Request Hedging and Retry Storms#
Request hedging is a technique to reduce tail latency by sending a duplicate request to another replica if the first request is slow. It can improve p99 latency but risks overloading the system if not controlled.
When Request Hedging Helps#
Hedging is useful when:
- You have multiple replicas with independent latency distributions.
- Tail latency is the dominant contributor to user experience.
- Requests are read-only and idempotent.
How Retry Storms Happen#
Retry storms occur when:
- Timeouts are too aggressive.
- Retries are unbounded or synchronized.
- The system is already overloaded, and retries amplify the load.
Safe Hedging Practices#
- Use a latency threshold (for example, p95) before hedging.
- Cap the number of hedged requests per call.
- Implement global retry budgets per client.
- Add jitter to avoid synchronized retries.
Spring Boot Example with Hedged Reads#
1
2
3
4
5
6
7
8
9
10
11
12
13
14
15
16
17
18
19
20
21
22
23
24
@Service
public class CatalogClient {
private final WebClient webClient;
public CatalogClient(WebClient.Builder builder) {
this.webClient = builder.baseUrl("http://catalog").build();
}
public Mono<CatalogItem> getItem(String id) {
Mono<CatalogItem> primary = fetch(id);
Mono<CatalogItem> hedge = Mono.delay(Duration.ofMillis(80))
.flatMap(ignore -> fetch(id));
return Mono.firstWithSignal(primary, hedge)
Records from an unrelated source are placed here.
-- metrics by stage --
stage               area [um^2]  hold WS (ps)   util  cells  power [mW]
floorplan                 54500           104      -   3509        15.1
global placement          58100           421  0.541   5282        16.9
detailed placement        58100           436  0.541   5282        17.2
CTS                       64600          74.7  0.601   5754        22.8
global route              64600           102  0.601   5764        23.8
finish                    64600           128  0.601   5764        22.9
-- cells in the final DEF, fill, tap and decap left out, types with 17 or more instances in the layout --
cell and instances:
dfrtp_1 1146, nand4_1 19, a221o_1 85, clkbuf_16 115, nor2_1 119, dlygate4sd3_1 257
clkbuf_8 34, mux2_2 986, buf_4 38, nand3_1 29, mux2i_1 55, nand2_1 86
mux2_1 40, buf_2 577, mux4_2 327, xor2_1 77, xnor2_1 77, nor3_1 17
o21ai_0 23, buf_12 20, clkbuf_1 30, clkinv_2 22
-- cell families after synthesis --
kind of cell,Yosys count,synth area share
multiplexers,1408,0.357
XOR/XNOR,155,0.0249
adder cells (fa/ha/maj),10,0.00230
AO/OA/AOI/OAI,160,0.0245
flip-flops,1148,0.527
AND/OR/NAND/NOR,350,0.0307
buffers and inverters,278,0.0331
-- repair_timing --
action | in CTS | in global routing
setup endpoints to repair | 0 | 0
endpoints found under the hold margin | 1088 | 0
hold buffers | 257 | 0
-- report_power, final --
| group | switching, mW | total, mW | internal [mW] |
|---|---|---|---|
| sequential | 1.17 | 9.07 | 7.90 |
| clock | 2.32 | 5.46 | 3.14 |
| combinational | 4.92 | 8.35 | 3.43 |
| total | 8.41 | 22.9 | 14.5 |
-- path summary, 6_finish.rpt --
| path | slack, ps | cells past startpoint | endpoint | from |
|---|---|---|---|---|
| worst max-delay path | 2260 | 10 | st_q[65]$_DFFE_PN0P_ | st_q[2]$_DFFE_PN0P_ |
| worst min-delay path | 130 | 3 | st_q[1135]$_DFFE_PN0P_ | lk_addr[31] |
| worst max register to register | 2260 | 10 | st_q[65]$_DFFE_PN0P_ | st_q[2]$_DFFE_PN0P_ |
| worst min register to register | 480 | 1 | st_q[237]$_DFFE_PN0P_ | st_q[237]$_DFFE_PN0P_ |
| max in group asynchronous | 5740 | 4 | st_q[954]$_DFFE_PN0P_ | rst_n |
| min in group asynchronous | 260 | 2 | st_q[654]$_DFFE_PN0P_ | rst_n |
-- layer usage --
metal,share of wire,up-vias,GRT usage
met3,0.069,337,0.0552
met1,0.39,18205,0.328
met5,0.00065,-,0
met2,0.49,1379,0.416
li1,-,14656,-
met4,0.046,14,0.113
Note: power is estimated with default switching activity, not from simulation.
### config.mk
export PLATFORM = sky130hd
export DESIGN_NAME = dma_req_arbiter
export DESIGN_NICKNAME = d
export VERILOG_FILES = /design/src/rtl/dma_req_arbiter.sv
export SDC_FILE = /design/constraint.sdc
export NUM_CORES = 1
export LEC_CHECK = 0
export BUFFER_PORTS_ARGS = -buffer_cell sky130_fd_sc_hd__clkbuf_2
export CAP_MARGIN = 20
export CELL_PAD_IN_SITES_DETAIL_PLACEMENT = 1
export CELL_PAD_IN_SITES_GLOBAL_PLACEMENT = 1
export CORE_MARGIN = 8
export CORE_UTILIZATION = 47
export DETAILED_ROUTE_END_ITERATION = 8
export HOLD_SLACK_MARGIN = 0.05
export MAX_ROUTING_LAYER = met4
export PLACE_DENSITY_LB_ADDON = 0.08
export SYNTH_ARGS = -nofsm -noshare
export SYNTH_HDL_FRONTEND = slang
export SYNTH_SLANG_ARGS = --single-unit
### constraint.sdc
create_clock -name clk -period 4.1 [get_ports clk]
set_clock_uncertainty 0.1 [all_clocks]
set_input_delay 0.205 -clock clk [delete_from_list [all_inputs] [get_ports clk]]
set_output_delay 0.205 -clock clk [all_outputs]
set_load 0.01 [all_outputs]
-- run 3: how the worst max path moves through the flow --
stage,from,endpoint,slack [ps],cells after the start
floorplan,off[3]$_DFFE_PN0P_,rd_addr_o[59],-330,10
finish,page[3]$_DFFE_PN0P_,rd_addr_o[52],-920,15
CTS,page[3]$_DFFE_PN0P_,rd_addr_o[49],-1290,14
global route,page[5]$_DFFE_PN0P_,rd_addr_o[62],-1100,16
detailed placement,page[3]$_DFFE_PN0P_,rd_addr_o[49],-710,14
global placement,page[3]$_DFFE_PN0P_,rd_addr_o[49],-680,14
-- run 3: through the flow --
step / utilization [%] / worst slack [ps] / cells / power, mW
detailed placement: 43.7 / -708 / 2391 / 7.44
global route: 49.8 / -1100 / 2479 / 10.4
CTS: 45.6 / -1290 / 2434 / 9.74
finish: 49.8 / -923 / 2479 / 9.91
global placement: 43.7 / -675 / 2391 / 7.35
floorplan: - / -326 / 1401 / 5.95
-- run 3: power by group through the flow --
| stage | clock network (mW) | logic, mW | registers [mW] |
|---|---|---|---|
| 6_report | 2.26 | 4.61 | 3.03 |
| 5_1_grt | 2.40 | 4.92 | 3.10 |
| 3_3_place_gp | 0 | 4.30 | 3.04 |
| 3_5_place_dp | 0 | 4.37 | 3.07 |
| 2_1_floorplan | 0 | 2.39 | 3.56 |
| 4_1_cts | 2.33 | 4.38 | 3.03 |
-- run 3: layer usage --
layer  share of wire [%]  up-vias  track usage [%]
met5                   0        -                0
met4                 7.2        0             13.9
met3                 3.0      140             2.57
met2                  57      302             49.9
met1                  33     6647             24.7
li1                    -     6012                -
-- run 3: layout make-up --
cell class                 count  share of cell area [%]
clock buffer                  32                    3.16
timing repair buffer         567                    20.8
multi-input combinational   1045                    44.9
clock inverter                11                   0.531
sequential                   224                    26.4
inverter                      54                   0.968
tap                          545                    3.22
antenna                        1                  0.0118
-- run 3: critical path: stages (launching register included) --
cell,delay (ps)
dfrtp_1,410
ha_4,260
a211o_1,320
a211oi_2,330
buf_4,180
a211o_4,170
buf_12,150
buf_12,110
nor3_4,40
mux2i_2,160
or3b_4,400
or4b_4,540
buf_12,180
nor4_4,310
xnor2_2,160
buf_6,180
File: src/rtl/trap_csr_pkg.sv
package trap_csr_pkg;

  localparam int ADDR_W = 12;
  localparam int EXT_W  = 26;
  localparam int CEN_W  = 32;

  typedef enum logic [1:0] {
    PRIV_U = 2'd0,
    PRIV_S = 2'd1,
    PRIV_R = 2'd2,
    PRIV_M = 2'd3
  } priv_e;

  typedef enum logic [3:0] {
    SEL_NONE, SEL_SIE, SEL_STVEC, SEL_SCEN, SEL_SEPC, SEL_SIP,
    SEL_MISA, SEL_MEDELEG, SEL_MIDELEG, SEL_MIE, SEL_MTVEC,
    SEL_MCEN, SEL_MEPC, SEL_MIP, SEL_CNT
  } csr_sel_e;

  localparam logic [ADDR_W-1:0] A_SIE     = 12'h104;
  localparam logic [ADDR_W-1:0] A_STVEC   = 12'h105;
  localparam logic [ADDR_W-1:0] A_SCEN    = 12'h106;
  localparam logic [ADDR_W-1:0] A_SEPC    = 12'h141;
  localparam logic [ADDR_W-1:0] A_SIP     = 12'h144;
  localparam logic [ADDR_W-1:0] A_MISA    = 12'h301;
  localparam logic [ADDR_W-1:0] A_MEDELEG = 12'h302;
  localparam logic [ADDR_W-1:0] A_MIDELEG = 12'h303;
  localparam logic [ADDR_W-1:0] A_MIE     = 12'h304;
  localparam logic [ADDR_W-1:0] A_MTVEC   = 12'h305;
  localparam logic [ADDR_W-1:0] A_MCEN    = 12'h306;
  localparam logic [ADDR_W-1:0] A_MEPC    = 12'h341;
  localparam logic [ADDR_W-1:0] A_MIP     = 12'h344;
  localparam logic [6:0]        A_CNT_HI  = 7'h60;

  // legal-bit masks (zero-extended to XLEN where used)
  localparam logic [63:0] M_PEND   = 64'h0000_0022;
  localparam logic [63:0] M_IDELEG = 64'h0000_1222;
  localparam logic [63:0] M_EDELEG = 64'h0000_B109;
  localparam logic [63:0] M_IEN    = 64'h0000_12AA;
  localparam logic [63:0] M_SSOFT  = 64'h0000_0002;

  localparam int X_A = 0;
  localparam int X_C = 2;
  localparam int X_D = 3;
  localparam int X_F = 5;
  localparam int X_M = 12;
  localparam logic [EXT_W-1:0] M_EXT =
    (EXT_W'(1) << X_M) | (EXT_W'(1) << X_A) | (EXT_W'(1) << X_F) |
    (EXT_W'(1) << X_D) | (EXT_W'(1) << X_C);

endpackage

File: src/rtl/trap_csr_decode.sv
module trap_csr_decode
  import trap_csr_pkg::*;
(
  input  logic [ADDR_W-1:0] addr,
  input  logic              we,
  input  logic [1:0]        priv,
  input  logic [CEN_W-1:0]  mcen,
  input  logic [CEN_W-1:0]  scen,
  output csr_sel_e          sel,
  output logic              illegal
);
  logic [4:0] idx;
  logic       permit;

  assign idx    = addr[4:0];
  assign permit = (priv == PRIV_M) ||
                  (mcen[idx] && ((priv != PRIV_U) || scen[idx]));

  always_comb begin
    sel     = SEL_NONE;
    illegal = 1'b0;
    case (addr)
      A_SIE:     sel = SEL_SIE;
      A_STVEC:   sel = SEL_STVEC;
      A_SCEN:    sel = SEL_SCEN;
      A_SEPC:    sel = SEL_SEPC;
      A_SIP:     sel = SEL_SIP;
      A_MISA:    sel = SEL_MISA;
      A_MEDELEG: sel = SEL_MEDELEG;
      A_MIDELEG: sel = SEL_MIDELEG;
      A_MIE:     sel = SEL_MIE;
      A_MTVEC:   sel = SEL_MTVEC;
      A_MCEN:    sel = SEL_MCEN;
      A_MEPC:    sel = SEL_MEPC;
      A_MIP:     sel = SEL_MIP;
      default: begin
        if (addr[11:5] == A_CNT_HI) begin
          sel     = SEL_CNT;
          illegal = we | ~permit;
        end else begin
          illegal = 1'b1;
        end
      end
    endcase
  end
endmodule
.timeout(Duration.ofMillis(200));
}
private Mono<CatalogItem> fetch(String id) {
return webClient.get()
.uri("/items/{id}", id)
.retrieve()
.bodyToMono(CatalogItem.class);
}
}
Observability for Hedging#
Track:
- Hedged request rate.
- Extra load induced by hedging.
- Success rate of primary vs hedged requests.
Summary#
Request hedging can reduce tail latency, but it must be combined with retry budgets, jitter, and load-shedding safeguards to avoid self-inflicted retry storms.